- Genre: Observational Documentary
- Presented by: Andrew Rochford
- Country of origin: Australia
- Original language: English

Production
- Running time: 30 minutes

Original release
- Network: Nine Network
- Release: 4 December 2008 – 2008

= The Waiting Room (TV series) =

Australian observational documentary series

The Waiting Room is an Australian observational documentary series that began airing on the Nine Network on 4 December 2008.

==Production==
Hosted by the doctor Andrew Rochford, the show began airing on 4 December 2008. The medical drama's episodes are 30 minutes long. The show profiles hospital patients to illustrate their journey to their current circumstances.

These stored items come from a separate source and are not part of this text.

### src/rtl/hrle_buf.sv
module hrle_buf #(
    parameter int DEPTH = 24,
    parameter int AW    = 5
) (
    input  logic          clk,
    input  logic          wr_en,
    input  logic [AW-1:0] wr_addr,
    input  logic [7:0]    wr_data,
    input  logic [AW-1:0] rd_addr,
    output logic [7:0]    rd_data
);

    logic [7:0] mem [DEPTH];
    logic [7:0] rd_data_reg;

    always_ff @(posedge clk)
    begin
        if (wr_en)
        begin
            mem[wr_addr] <= wr_data;
        end
    end

    always_ff @(posedge clk)
    begin
        rd_data_reg <= mem[rd_addr];
    end

    assign rd_data = rd_data_reg;

endmodule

Filming took place at Mater Hospital, North Sydney, St Vincent's Hospital, Sydney, and The Children's Hospital at Westmead.

==Reception==
Anita Beaumont of the Newcastle Herald praised the show for presenting "some gripping stories from hospital waiting rooms" and said "these often quite amazing stories that make this reality series surprisingly bearable". In a positive review of the show's first episode, The Courier-Mail television critic Tim Artlett said that of the four patients who are profiled "all are engaging and have a positive outlook no matter what their situation" He said the show has "a stellar soundtrack" that "add[s] to the pace and positive tone" through music from Coldplay, U2, and Ben Lee. Artlett concluded, "This show's winning combination of human interest and an admirable host could see it make an appearance during next year's ratings season."